Friday, September 12, 1997 USA Today
_______________________________________________________________________________
Vehicle crashes a top cause
of death for travelers abroad


By J. Taylor Buckley
USA TODAY


The deadly bus crash that claimed the lives of four American college students in India in 1996 devastated families, saddened an entire academic establishment and triggered a wave of lawsuits.
It also highlighted an enduring truth about foreign travel: Although many Americans are preoccupied with shots, potable drinking water and safe sex, the greatest peril in many places overseas is bad roads, bad vehicles and bad drivers:
— Stephen W. Hargarten, a doctor of emergency medicine at Medical College of Wisconsin in Milwaukee, has done one of the few studies on American deaths abroad. His data, which is of all travelers and not just students, suggest about 2,000 die a year. Right behind pre-existing heart disease,
the leading cause is motor- vehicle injuries.

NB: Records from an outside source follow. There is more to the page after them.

`config.mk`:
```
export PLATFORM = sky130hd
export DESIGN_NAME = instruction_decoder_flat
export DESIGN_NICKNAME = d
export VERILOG_FILES = /design/src/rtl/instruction_decoder_if.sv /design/src/rtl/instruction_decoder.sv /design/src/flat_wrapper.sv
export SDC_FILE = /design/constraint.sdc
export NUM_CORES = 1
export LEC_CHECK = 0
export ABC_CLOCK_PERIOD_IN_PS = 2250
export CORE_MARGIN = 3
export CORE_UTILIZATION = 35
export CTS_CLUSTER_SIZE = 28
export DETAILED_ROUTE_END_ITERATION = 6
export GPL_TIMING_DRIVEN = 0
export PLACE_DENSITY = 0.73
export SETUP_SLACK_MARGIN = 0.2
export SLEW_MARGIN = 25
export SYNTH_ARGS = -nofsm -noshare
export SYNTH_HDL_FRONTEND = slang
export SYNTH_SLANG_ARGS = --single-unit
```
`constraint.sdc`:
```
create_clock -name clk -period 2.25 [get_ports clk]
set_clock_uncertainty 0.1 [all_clocks]
set_input_delay 0.45 -clock clk [delete_from_list [all_inputs] [get_ports clk]]
set_output_delay 0.45 -clock clk [all_outputs]
set_load 0.03 [all_outputs]
```
`src/rtl/instruction_decoder_if.sv`:
```
// Fetch/execute/redirect signal bundle around the instruction decoder.
// master = decoder side, slave = fetch/execute environment side.
interface instruction_decoder_if #(
  parameter int INST_W = 16,
  parameter int REG_AW = 3
);
  logic              read_inst;
  logic              inst_valid;
  logic [INST_W-1:0] instruction;
  logic              decoded_inst;
  logic              ex_valid;
  logic              ex_ready;
  logic [3:0]        opcode;
  logic [REG_AW-1:0] rd;
  logic [REG_AW-1:0] rs1;
  logic [REG_AW-1:0] rs2;
  logic [INST_W-1:0] imm;
  logic              br_done;
  logic              br_taken;
  logic              execute_branch;
  logic [INST_W-1:0] branch_offset;
  logic              jump_flag;
  logic [INST_W-5:0] offset_jump;
  logic              branch_ack;
  logic              illegal;
  logic [15:0]       stall_count;

  modport master (
    output read_inst, decoded_inst, ex_valid,
    output opcode, rd, rs1, rs2, imm,
    output execute_branch, branch_offset,
    output jump_flag, offset_jump,
    output illegal, stall_count,
    input  inst_valid, instruction, ex_ready,
    input  br_done, br_taken, branch_ack
  );

  modport slave (
    input  read_inst, decoded_inst, ex_valid,
    input  opcode, rd, rs1, rs2, imm,
    input  execute_branch, branch_offset,
    input  jump_flag, offset_jump,
    input  illegal, stall_count,
    output inst_valid, instruction, ex_ready,
    output br_done, br_taken, branch_ack
  );
endinterface

```
`src/rtl/instruction_decoder.sv`:
```
// Decode stage: fetch handshake, field split, issue, branch/jump redirect.
// Optional macro DECODE_STALL_CNT_EN enables the execute-stall counter.
module instruction_decoder #(
  parameter int INST_W = 16,
  parameter int REG_AW = 3,
  parameter int IMM_W  = 6
) (
  input  logic clk,
  input  logic reset,
  instruction_decoder_if.master bus
);

  typedef enum logic [2:0] {
    S_FETCH,
    S_DECODE,
    S_ISSUE,
    S_BR_WAIT,
    S_REDIRECT,
    S_HALT
  } state_e;

  localparam logic [3:0] OP_BEQ = 4'hB;
  localparam logic [3:0] OP_BNE = 4'hC;
  localparam logic [3:0] OP_JMP = 4'hD;

  state_e            state_q, state_d;
  logic [INST_W-1:0] instr_q, instr_d;
  logic              armed_q, armed_d;
  logic [3:0]        opcode_q, opcode_d;
  logic [REG_AW-1:0] rd_q, rd_d;
  logic [REG_AW-1:0] rs1_q, rs1_d;
  logic [REG_AW-1:0] rs2_q, rs2_d;
  logic [IMM_W-1:0]  imm_q, imm_d;
  logic              illegal_q, illegal_d;

  logic              read_inst;
  logic              decoded;
  logic              ex_valid;
  logic              exec_br;
  logic              jump;
  logic [3:0]        dec_op;
  logic              is_br;
  logic              is_bad;

  assign dec_op = instr_q[INST_W-1 -: 4];
  assign is_br  = (opcode_q == OP_BEQ) || (opcode_q == OP_BNE);
  assign is_bad = (dec_op == 4'hA) || (dec_op == 4'hE) || (dec_op == 4'hF);

  always_comb begin
    state_d   = state_q;
    instr_d   = instr_q;
    // a new word is accepted only after valid has been seen low
    armed_d   = armed_q | ~bus.inst_valid;
    opcode_d  = opcode_q;
    rd_d      = rd_q;
    rs1_d     = rs1_q;
    rs2_d     = rs2_q;
    imm_d     = imm_q;
    illegal_d = illegal_q;
    read_inst = 1'b0;
    decoded   = 1'b0;
    ex_valid  = 1'b0;
    exec_br   = 1'b0;
    jump      = 1'b0;
    unique case (state_q)
      S_FETCH: begin
        read_inst = ~bus.inst_valid & ~reset;
        if (bus.inst_valid && armed_q) begin
          instr_d = bus.instruction;
          armed_d = 1'b0;
          state_d = S_DECODE;
        end
      end
      S_DECODE: begin
        decoded  = 1'b1;
        opcode_d = dec_op;
        rd_d     = instr_q[INST_W-5 -: REG_AW];
        rs1_d    = instr_q[INST_W-5-REG_AW -: REG_AW];
        rs2_d    = instr_q[INST_W-5-2*REG_AW -: REG_AW];
        imm_d    = instr_q[IMM_W-1:0];
        if (dec_op == OP_JMP) begin
          state_d = S_REDIRECT;
        end else if (is_bad) begin
          illegal_d = 1'b1;
          state_d   = S_HALT;
        end else begin
          state_d = S_ISSUE;
        end
      end
      S_ISSUE: begin
        ex_valid = 1'b1;
        if (bus.ex_ready) state_d = is_br ? S_BR_WAIT : S_FETCH;
      end
      S_BR_WAIT: begin
        if (bus.br_done) state_d = bus.br_taken ? S_REDIRECT : S_FETCH;
      end
      S_REDIRECT: begin
        jump    = (opcode_q == OP_JMP);
        exec_br = (opcode_q != OP_JMP);
        if (bus.branch_ack) state_d = S_FETCH;
      end
      S_HALT: ;
      default: state_d = S_FETCH;
    endcase
  end

  always_ff @(posedge clk) begin
    if (reset) begin
      state_q   <= S_FETCH;
      instr_q   <= '0;
      armed_q   <= 1'b1;
      opcode_q  <= '0;
      rd_q      <= '0;
      rs1_q     <= '0;
      rs2_q     <= '0;
      imm_q     <= '0;
      illegal_q <= 1'b0;
    end else begin
      state_q   <= state_d;
      instr_q   <= instr_d;
      armed_q   <= armed_d;
      opcode_q  <= opcode_d;
      rd_q      <= rd_d;
      rs1_q     <= rs1_d;
      rs2_q     <= rs2_d;
      imm_q     <= imm_d;
      illegal_q <= illegal_d;
    end
  end

  logic [INST_W-1:0] imm_ext;
  assign imm_ext = {{(INST_W-IMM_W){imm_q[IMM_W-1]}}, imm_q};

  assign bus.read_inst      = read_inst;
  assign bus.decoded_inst   = decoded;
  assign bus.ex_valid       = ex_valid;
  assign bus.opcode         = opcode_q;
  assign bus.rd             = rd_q;
  assign bus.rs1            = rs1_q;
  assign bus.rs2            = rs2_q;
  assign bus.imm            = imm_ext;
  assign bus.execute_branch = exec_br;
  assign bus.branch_offset  = exec_br ? imm_ext : '0;
  assign bus.jump_flag      = jump;
  assign bus.offset_jump    = jump ? instr_q[INST_W-5:0] : '0;
  assign bus.illegal        = illegal_q;

`ifdef DECODE_STALL_CNT_EN
  logic [15:0] stall_q, stall_d;

  always_comb begin
    stall_d = stall_q;
    if (state_q == S_ISSUE && !bus.ex_ready && stall_q != 16'hFFFF)
      stall_d = stall_q + 16'd1;
  end

  always_ff @(posedge clk) begin
    if (reset) stall_q <= '0;
    else       stall_q <= stall_d;
  end

  assign bus.stall_count = stall_q;
`else
  assign bus.stall_count = '0;
`endif

endmodule

```
`src/flat_wrapper.sv`:
```
// flat-port wrapper written by rule: the top's interface ports become plain ports
module instruction_decoder_flat 
#(
  parameter int INST_W = 16,
  parameter int REG_AW = 3,
  parameter int IMM_W  = 6
)
  (clk, reset, bus_read_inst, bus_decoded_inst, bus_ex_valid, bus_opcode, bus_rd, bus_rs1, bus_rs2, bus_imm, bus_execute_branch, bus_branch_offset, bus_jump_flag, bus_offset_jump, bus_illegal, bus_stall_count, bus_inst_valid, bus_instruction, bus_ex_ready, bus_br_done, bus_br_taken, bus_branch_ack);
  instruction_decoder_if #(.INST_W(INST_W), .REG_AW(REG_AW)) bus_i ();
  input  logic clk;
  input  logic reset;
  output wire logic [$bits(bus_i.read_inst)-1:0] bus_read_inst;
  output wire logic [$bits(bus_i.decoded_inst)-1:0] bus_decoded_inst;
  output wire logic [$bits(bus_i.ex_valid)-1:0] bus_ex_valid;
  output wire logic [$bits(bus_i.opcode)-1:0] bus_opcode;
  output wire logic [$bits(bus_i.rd)-1:0] bus_rd;
  output wire logic [$bits(bus_i.rs1)-1:0] bus_rs1;
  output wire logic [$bits(bus_i.rs2)-1:0] bus_rs2;
  output wire logic [$bits(bus_i.imm)-1:0] bus_imm;
  output wire logic [$bits(bus_i.execute_branch)-1:0] bus_execute_branch;
  output wire logic [$bits(bus_i.branch_offset)-1:0] bus_branch_offset;
  output wire logic [$bits(bus_i.jump_flag)-1:0] bus_jump_flag;
  output wire logic [$bits(bus_i.offset_jump)-1:0] bus_offset_jump;
  output wire logic [$bits(bus_i.illegal)-1:0] bus_illegal;
  output wire logic [$bits(bus_i.stall_count)-1:0] bus_stall_count;
  input wire logic [$bits(bus_i.inst_valid)-1:0] bus_inst_valid;
  input wire logic [$bits(bus_i.instruction)-1:0] bus_instruction;
  input wire logic [$bits(bus_i.ex_ready)-1:0] bus_ex_ready;
  input wire logic [$bits(bus_i.br_done)-1:0] bus_br_done;
  input wire logic [$bits(bus_i.br_taken)-1:0] bus_br_taken;
  input wire logic [$bits(bus_i.branch_ack)-1:0] bus_branch_ack;
  assign bus_read_inst = bus_i.read_inst;
  assign bus_decoded_inst = bus_i.decoded_inst;
  assign bus_ex_valid = bus_i.ex_valid;
  assign bus_opcode = bus_i.opcode;
  assign bus_rd = bus_i.rd;
  assign bus_rs1 = bus_i.rs1;
  assign bus_rs2 = bus_i.rs2;
  assign bus_imm = bus_i.imm;
  assign bus_execute_branch = bus_i.execute_branch;
  assign bus_branch_offset = bus_i.branch_offset;
  assign bus_jump_flag = bus_i.jump_flag;
  assign bus_offset_jump = bus_i.offset_jump;
  assign bus_illegal = bus_i.illegal;
  assign bus_stall_count = bus_i.stall_count;
  assign bus_i.inst_valid = bus_inst_valid;
  assign bus_i.instruction = bus_instruction;
  assign bus_i.ex_ready = bus_ex_ready;
  assign bus_i.br_done = bus_br_done;
  assign bus_i.br_taken = bus_br_taken;
  assign bus_i.branch_ack = bus_branch_ack;
  instruction_decoder #(.INST_W(INST_W), .REG_AW(REG_AW), .IMM_W(IMM_W)) u_core (.clk(clk), .reset(reset), .bus(bus_i));
endmodule
```
Yosys cells after proc, flatten, opt, wreduce, memory -nomap -nowiden
Index checks and enable logic that the tools add are counted.
{"block": "op_classes", "muxes": 18, "eq_ne": 17, "n_reduce_logical": 8, "bitwise": 6}
{"cell": "== test 4 bit (second input constant)", "count": 7}
{"cell": "2-to-1 mux 3 bit", "count": 7}
{"cell": "one-hot mux 3 bit (6 select lines)", "count": 1}
{"cell": "2-to-1 mux 16 bit", "count": 1}
{"cell": "2-to-1 mux 12 bit", "count": 1}
{"cell": "2-to-1 mux 1 bit", "count": 7}
{"cell": "== test 3 x 2 -> 1 bit (second input constant)", "count": 2}
{"cell": "== test 3 bit (second input constant)", "count": 2}
{"cell": "!= test 2 bit (second input constant)", "count": 3}
{"cell": "AND reduction 5 bit", "count": 1}
{"cell": "!= test 4 bit (second input constant)", "count": 1}
{"cell": "NOT 1 bit", "count": 4}
{"cell": "== test 3 x 1 -> 1 bit (second input constant)", "count": 1}
{"cell": "zero test 3 bit", "count": 1}
{"cell": "logical OR 1 bit", "count": 3}
{"cell": "AND reduction 3 bit", "count": 1}
{"cell": "2-to-1 mux 2 bit", "count": 1}
{"cell": "!= test 2 x 1 -> 1 bit (second input constant)", "count": 1}
{"cell": "AND reduction 2 bit", "count": 1}
{"cell": "AND 1 bit", "count": 1}
{"cell": "logical AND 1 bit", "count": 1}
{"cell": "bitwise OR 1 bit", "count": 1}
{"block": "totals", "reg_bits": 40, "in_bits": 23, "out_inout_bits": 79}

Depth between registers and ports, before layout
Gate-level depths: netlist of run 1.
{"block": "logic_depth", "depth_word": 6, "depth_mapped": 9}

Least setup slack after synthesis of run 1
Ideal clock, no wire load.
{"block": "synth_timing", "path_type": "flip-flop to output port", "start": "register u_core.opcode_q[1] (netlist: u_core.bus.opcode[1])", "end": "output port bus_branch_offset[10]", "arrival_ps": 2002, "path_slack_ps": -302, "n_path_buf": 2, "required_ps": 1700, "path_stages_with_launch": 6, "path_cell_list": "dfxtp_1 -> nand4b_1 -> and3_1 -> clkbuf_1 -> and2_1 -> buf_4"}
{"block": "synth_between", "elab_chain_len": 3}
{"item": "start, declared", "line_no": "instruction_decoder.sv:29", "text": "logic [3:0] opcode_q, opcode_d;"}
{"item": "start signal, assigned", "line_no": "instruction_decoder.sv:122", "text": "opcode_q <= opcode_d;"}
{"item": "!= test 4 bit", "line_no": "instruction_decoder.sv:99", "text": "exec_br = (opcode_q != OP_JMP);"}
{"item": "2-to-1 mux 1 bit", "line_no": "instruction_decoder.sv:65", "text": "unique case (state_q)"}
{"item": "via bus_execute_branch", "line_no": "flat_wrapper.sv:20", "text": "output wire logic [$bits(bus_i.execute_branch)-1:0] bus_execute_branch;"}
{"item": "2-to-1 mux 16 bit", "line_no": "instruction_decoder.sv:143", "text": "assign bus.branch_offset = exec_br ? imm_ext : '0;"}
{"item": "end, declared", "line_no": "flat_wrapper.sv:21", "text": "output wire logic [$bits(bus_i.branch_offset)-1:0] bus_branch_offset;"}
The timed path passes the listed nets, and every way through them passes these cells.

Final worst setup path of run 1
{"block": "layout_timing", "start": "register u_core.opcode_q[1] (netlist: u_core.bus.opcode[1])", "end": "output port bus_branch_offset[13]"}
{"block": "layout_between", "elab_chain_len": 3}
{"item": "!= test 4 bit", "line_no": "instruction_decoder.sv:99"}
{"item": "2-to-1 mux 1 bit", "line_no": "instruction_decoder.sv:65"}
{"item": "2-to-1 mux 16 bit", "line_no": "instruction_decoder.sv:143"}
Every way passes these cells.

==> results.txt, run 1 <==
status -> complete, no violations
Synth Register Bits -> 37
Vias -> 1,982
1st-iter DRT viols -> 123
Pleak -> 1.533 nW
fmax -> 452.1 MHz
CTS root buffer -> clkbuf_8
sw power -> 0.9254 mW
fin worst setup slack -> 0.03797 ns
Die Wd -> 80.34 um
sequential share of the synthesized area -> 38.29%
drt drc -> 0
nets -> 404
power per cell area -> 728.4 nW/um^2
hold_buf cts -> 0
Clock Tree Buf Depth -> 2
Num CTS Buffers -> 5
total gr overflow -> 0
Least-Margin Pin Slew -> 0.5706 ns
clock share of power -> 21.0%
ranking of synthesized cells by area -> dfxtp_1, buf_4, nand2_1
DP Wirelength -> 3905 um
combinational share of power -> 45.4%
Syn-to-layout area delta -> 77.04%
Final min period -> 2.212 ns
Syn Inst Count -> 253
hold_ws -> 0.3575 ns
CP startpoint -> u_core.bus.opcode[1]
drt first pass iters -> 4
drt via density -> 4.385
final slew viol count -> 0
Tot GR Track Use -> 16.76%
die extent in y -> 80.34 um
Core Util, Final -> 65.38%
r2r startpoint -> u_core.state_q[1]
Avg Cell Area, Syn -> 7.646 um^2
Routed WL -> 5506 um
FP Rows -> 26
antenna cells -> 0
class of the tightest hold or removal check -> reg2reg
Design Area, Final -> 3425 um^2
CTS HTree Levels -> 2
IO Port Bufs -> 85
sequential power share -> 33.6%
Final period util -> 98.31%
layout cells sized above 1 -> 40.05%
Hold Fails Final Rpt -> 0
Unique masters post-synth -> 31
kind of critical path -> reg2out
number of global-route vias before repair -> 1,794
Hold Crit Start -> u_core.bus.rs1[0]
Worst IR Drop VDD -> 0.4885 mV
Finished Layout Cells -> 452
CTS tree -> built
CP Capture Type -> output port
Placed Area -> 2940 um^2
Net Sw Frac -> 37.10%
RSZ-0062 raised after global routing -> true
synthesized area -> 1934 um^2
Worst-Skew Late Latency -> 0.29 ns
critical path arrival -> 1.66 ns
Synth top area share -> 38.29%
Yosys top cell by area -> dfxtp_1
Clk pin slew, worst setup/hold paths -> 0.07 ns
Core ar. -> 5238 um^2
Starting Density -> 36.93%
Slew headroom -> 61.96%
DP Cell Count -> 423
post-place setup slack -> -0.5320 ns
clk sinks -> 37
antenna violations before repair -> 0
max_cap viols -> 0
internal power -> 1.569 mW
crit path max fanout -> 6
total power draw -> 2.494 mW
largest net degree at the start of global routing -> 16
area of the die -> 6455 um^2
first-pass GRT wire length -> 8438 um
antenna viol nets, final -> 0
final setup fails -> 0
Setup TNS -> 0 ns
RD Place Congestion -> 0.7646
WP data required -> 1.70 ns
yosys warns -> 0
# IOs -> 102
post-DR wirelength/cell -> 12.18 um
crit path launch type -> flop
==> timing repair <==
action                     4_1_cts  5_1_grt
setup endpoints to repair       45       42
gates cloned                     1        0
resized for setup              276       26
setup buffers                    4       17
pin swaps                       12        2
==> cell usage in the layout (no fill, tap or decap), drive strengths merged <==
cell           netlist  layout
buf                 46     102
nand2               71      71
clkdlybuf4s50        0      40
dfxtp               37      37
a21oi               35      35
and2                19      20
conb                 1      16
dlygate4sd2          0      13
clkbuf               8      11
nor2                 6       6
nor3b                3       3
inv                  2       3
a2111oi              3       3
nand2b               2       2
nand3b               2       2
mux2                 2       2
or3b                 2       2
a311oi               2       2
a41oi                2       2
nor3                 2       2
and2b                1       1
nand4b               1       1
and3                 1       1
or3                  1       1
or2                  1       1
and3b                1       1
o211ai               1       1
nor2b                1       1
==> cell type report <==
class	instances	area (um^2)
multi-input combinational	176	978.4
fill	451	1813
clock inverter	1	8.758
timing repair buffer	106	1036
sequential	37	750.7
buffer	53	456.7
clock buffer	7	96.34
inverter	2	10.01
tap	70	87.58
==> logic make-up (layout without fill, tap and decap cells) <==
logic type | after synthesis | in the layout | share of synthesized area, %
compound gates | 43 | 43 | 13.45
flops | 37 | 37 | 38.29
other cells | 1 | 16 | 0.1939
mux | 2 | 2 | 1.164
simple gates | 114 | 115 | 27.69
buf+inv | 56 | 169 | 19.21
==> synth_stat cells <==
cell type   n
inv_2       1
nand2b_1    2
clkbuf_1    8
and2_1     19
o211ai_1    1
a2111oi_2   2
buf_4      39
nand3b_1    2
a41oi_1     2
nand2_1    71
conb_1      1
nand4b_1    1
inv_1       1
nor3b_1     3
nor3_1      2
buf_6       1
a311oi_1    2
mux2_2      2
nor2b_1     1
dfxtp_1    37
a21oi_2     1
or3_1       1
and2b_1     1
and3_1      1
buf_2       6
a2111oi_0   1
nor2_1      6
a21oi_1    34
or3b_2      2
and3b_1     1
or2_2       1
==> worst max-delay path, cell delays in order, from the launching register on <==
cell and delay [ns]:
dfxtp_2 0.32, nand4b_1 0.25, and3_4 0.25, buf_8 0.12, and2_4 0.18, buf_6 0.12
buf_6 0.12
==> path summary, 6_finish.rpt <==
path | end | slack, ns | cells past startpoint
setup reg to reg | u_core.instr_q[15] | 0.30 | 7
hold / removal | u_core.bus.rs1[0] | 0.36 | 2
setup / recovery | bus_branch_offset[13] | 0.04 | 6
hold reg to reg | u_core.bus.rs1[0] | 0.36 | 2
==> power by group through the flow <==
stage,combinational (mW),sequential (mW),clock [mW]
after floorplan,0.566,0.859,0
after global routing,1.23,0.855,0.564
after CTS,0.928,0.835,0.536
after global placement,0.850,0.837,0
final,1.13,0.838,0.524
after detailed placement,0.865,0.839,0
==> routing by layer <==
metal / track usage [%] / share of wire [%] / vias to the layer above / wire, um
met5: 0 / 0 / - / 0
met4: 4.730 / 1.0 / 0 / 55
met3: 4.372 / 5.4 / 6 / 296
met2: 29.22 / 50 / 61 / 2747
met1: 20.16 / 44 / 890 / 2407
li1: - / - / 1025 / -
==> flip-flops by register name (all words and copies together) (netlist names) <==
name,cells
u_core.instr_q,16
u_core.imm_q,5
u_core.bus.opcode,4
u_core.bus.rd,3
u_core.bus.rs1,3
u_core.state_q,3
u_core.armed_q,1
u_core.bus.illegal,1
u_core.bus.rs2,1
Power figures use the tool's default switching activity.
==> inputs of run 2 (changes only) <==
- HOLD_SLACK_MARGIN: default -> 0.05
==> results of run 2 <==
Final layout, timing and power as in run 1 (identical DEF).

— In its annual report for 1996, The Health of the Volunteer, The Peace Corps, the only organization that tracks injury, illness and death for a group that’s anywhere close to college age, reported that two of the three deaths that year were vehicle related. While the death rate per 100,000 volunteers has dropped dramatically, those caused by motor-vehicle accidents since 1990 are five times more numerous than either illness or homicide.
— In its 1996-97 edition of Health Information for International Travel, the Centers for Disease Control and Prevention states: “Trauma caused by injuries, primarily suffered in motor-vehicle crashes, is the leading cause of death and disability in both developed and developing countries worldwide.
The risk of a motor vehicle related death may be from 

seven to 13 times higher in developing countries than in he United States.”
Despite the evidence that traffic is the leading killer abroad, the troublesome odds get no specific mention in Peterson’s Study Abroad 1997, a popular guide to college overseas programs.
In the Association of International Educators’ Guide to Education Abroad for Advisers and Administrators, issues including crime, political violence and sexually transmitted disease are covered in detail. Threats posed by bad drivers, bad roads and backward emergency-response services are not mentioned.
Only recently has the State Department begun including warnings about highway travel in some of its country-by-country bulletins for travelers.